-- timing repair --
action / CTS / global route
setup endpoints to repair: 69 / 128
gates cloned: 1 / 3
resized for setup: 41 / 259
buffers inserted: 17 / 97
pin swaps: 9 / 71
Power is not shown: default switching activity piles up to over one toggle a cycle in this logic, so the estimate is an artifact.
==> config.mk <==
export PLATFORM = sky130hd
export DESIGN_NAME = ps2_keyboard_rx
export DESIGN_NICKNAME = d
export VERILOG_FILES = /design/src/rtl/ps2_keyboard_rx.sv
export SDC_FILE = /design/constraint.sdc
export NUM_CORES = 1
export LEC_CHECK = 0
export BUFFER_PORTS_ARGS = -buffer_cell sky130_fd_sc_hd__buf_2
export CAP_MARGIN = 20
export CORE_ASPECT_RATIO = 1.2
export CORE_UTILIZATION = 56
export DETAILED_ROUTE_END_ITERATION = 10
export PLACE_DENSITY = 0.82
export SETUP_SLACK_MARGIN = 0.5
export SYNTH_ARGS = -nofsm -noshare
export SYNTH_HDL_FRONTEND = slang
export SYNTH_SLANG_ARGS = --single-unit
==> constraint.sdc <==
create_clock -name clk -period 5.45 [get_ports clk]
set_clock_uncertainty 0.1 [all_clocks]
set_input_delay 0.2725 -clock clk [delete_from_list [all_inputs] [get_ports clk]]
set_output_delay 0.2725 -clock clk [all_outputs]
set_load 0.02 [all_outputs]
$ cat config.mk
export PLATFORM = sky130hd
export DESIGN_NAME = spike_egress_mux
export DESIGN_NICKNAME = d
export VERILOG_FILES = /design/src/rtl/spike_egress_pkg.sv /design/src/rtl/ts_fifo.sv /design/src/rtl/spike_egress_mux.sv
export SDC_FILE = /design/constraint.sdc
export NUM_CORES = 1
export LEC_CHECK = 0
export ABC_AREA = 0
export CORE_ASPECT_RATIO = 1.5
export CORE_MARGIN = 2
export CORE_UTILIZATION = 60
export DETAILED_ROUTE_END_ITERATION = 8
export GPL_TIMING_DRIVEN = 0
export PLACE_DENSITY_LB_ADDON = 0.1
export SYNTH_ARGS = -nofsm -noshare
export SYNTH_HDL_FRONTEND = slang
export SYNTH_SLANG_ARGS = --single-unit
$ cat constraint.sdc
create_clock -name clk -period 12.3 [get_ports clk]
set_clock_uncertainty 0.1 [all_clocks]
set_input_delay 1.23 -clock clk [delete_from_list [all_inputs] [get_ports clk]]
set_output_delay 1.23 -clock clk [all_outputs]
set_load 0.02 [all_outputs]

════════

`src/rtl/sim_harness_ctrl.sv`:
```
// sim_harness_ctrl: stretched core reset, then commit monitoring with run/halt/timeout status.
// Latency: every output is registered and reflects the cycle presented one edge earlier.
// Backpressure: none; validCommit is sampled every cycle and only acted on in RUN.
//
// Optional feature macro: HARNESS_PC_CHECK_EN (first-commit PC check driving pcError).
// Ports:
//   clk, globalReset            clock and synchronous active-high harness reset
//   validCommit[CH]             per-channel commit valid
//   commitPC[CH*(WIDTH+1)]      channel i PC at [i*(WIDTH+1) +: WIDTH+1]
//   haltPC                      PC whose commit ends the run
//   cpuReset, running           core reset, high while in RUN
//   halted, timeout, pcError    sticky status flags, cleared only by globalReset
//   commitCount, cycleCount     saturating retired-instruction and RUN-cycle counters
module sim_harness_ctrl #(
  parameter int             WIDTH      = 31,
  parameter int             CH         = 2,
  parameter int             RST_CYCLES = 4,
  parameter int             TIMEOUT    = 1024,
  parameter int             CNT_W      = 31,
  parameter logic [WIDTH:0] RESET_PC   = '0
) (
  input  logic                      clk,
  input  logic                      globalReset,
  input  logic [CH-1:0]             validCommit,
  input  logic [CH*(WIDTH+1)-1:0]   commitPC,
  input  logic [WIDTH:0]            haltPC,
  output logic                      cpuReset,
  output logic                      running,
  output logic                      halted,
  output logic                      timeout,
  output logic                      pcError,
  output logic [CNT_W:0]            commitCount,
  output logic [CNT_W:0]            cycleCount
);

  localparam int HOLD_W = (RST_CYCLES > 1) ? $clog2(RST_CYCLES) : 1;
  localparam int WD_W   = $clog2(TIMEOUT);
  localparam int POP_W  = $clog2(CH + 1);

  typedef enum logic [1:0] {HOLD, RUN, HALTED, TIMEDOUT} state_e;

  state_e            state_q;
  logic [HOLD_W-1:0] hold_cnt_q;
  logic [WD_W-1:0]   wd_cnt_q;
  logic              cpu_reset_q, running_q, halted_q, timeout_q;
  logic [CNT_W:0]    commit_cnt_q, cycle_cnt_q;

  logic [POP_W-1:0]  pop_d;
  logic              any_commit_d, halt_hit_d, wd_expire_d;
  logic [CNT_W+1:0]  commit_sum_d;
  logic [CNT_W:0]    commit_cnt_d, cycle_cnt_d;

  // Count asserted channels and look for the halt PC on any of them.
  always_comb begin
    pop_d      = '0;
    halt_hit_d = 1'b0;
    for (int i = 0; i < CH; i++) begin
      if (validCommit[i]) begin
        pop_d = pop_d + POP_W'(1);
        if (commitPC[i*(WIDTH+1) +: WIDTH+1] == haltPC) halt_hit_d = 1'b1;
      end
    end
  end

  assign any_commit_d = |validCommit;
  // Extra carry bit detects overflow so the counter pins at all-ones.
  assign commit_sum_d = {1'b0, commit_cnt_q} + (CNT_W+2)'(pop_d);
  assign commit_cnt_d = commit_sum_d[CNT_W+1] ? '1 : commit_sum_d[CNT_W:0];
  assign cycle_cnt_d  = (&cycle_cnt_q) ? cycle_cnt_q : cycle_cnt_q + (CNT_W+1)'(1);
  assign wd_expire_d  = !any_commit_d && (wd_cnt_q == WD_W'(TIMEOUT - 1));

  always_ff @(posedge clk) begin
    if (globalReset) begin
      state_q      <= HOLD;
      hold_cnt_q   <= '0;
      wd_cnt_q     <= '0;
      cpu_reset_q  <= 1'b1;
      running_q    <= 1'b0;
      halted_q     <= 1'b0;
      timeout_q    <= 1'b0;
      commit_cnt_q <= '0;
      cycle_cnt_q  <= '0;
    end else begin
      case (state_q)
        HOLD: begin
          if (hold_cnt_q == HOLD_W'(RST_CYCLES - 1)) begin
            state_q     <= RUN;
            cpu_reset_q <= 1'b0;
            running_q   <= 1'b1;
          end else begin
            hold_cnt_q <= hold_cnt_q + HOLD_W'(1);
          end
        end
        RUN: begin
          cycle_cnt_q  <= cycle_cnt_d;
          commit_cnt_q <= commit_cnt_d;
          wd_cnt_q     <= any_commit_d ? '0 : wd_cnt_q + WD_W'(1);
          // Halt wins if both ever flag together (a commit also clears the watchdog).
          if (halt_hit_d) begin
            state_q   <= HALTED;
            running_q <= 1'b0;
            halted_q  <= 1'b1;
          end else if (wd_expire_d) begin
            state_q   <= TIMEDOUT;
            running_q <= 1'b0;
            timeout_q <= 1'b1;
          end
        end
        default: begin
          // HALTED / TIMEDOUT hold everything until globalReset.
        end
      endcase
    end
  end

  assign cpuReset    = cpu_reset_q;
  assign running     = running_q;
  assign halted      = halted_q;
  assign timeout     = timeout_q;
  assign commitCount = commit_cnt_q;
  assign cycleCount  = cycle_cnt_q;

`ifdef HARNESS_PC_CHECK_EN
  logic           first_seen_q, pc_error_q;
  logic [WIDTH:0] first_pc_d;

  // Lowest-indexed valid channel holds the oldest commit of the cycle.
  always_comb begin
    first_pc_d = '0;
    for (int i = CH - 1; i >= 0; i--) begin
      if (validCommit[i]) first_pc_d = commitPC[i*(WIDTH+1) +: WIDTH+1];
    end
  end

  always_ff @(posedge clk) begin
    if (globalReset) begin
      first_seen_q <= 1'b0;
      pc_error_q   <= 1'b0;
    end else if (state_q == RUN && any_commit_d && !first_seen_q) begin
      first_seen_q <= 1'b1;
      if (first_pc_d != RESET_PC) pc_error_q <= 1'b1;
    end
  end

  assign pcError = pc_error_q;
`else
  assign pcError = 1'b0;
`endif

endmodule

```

════════

AIM OF THE EXERCISE »
Extract every line above that contains the word "repair".

RESULT BELOW »
-- timing repair --
setup endpoints to repair: 69 / 128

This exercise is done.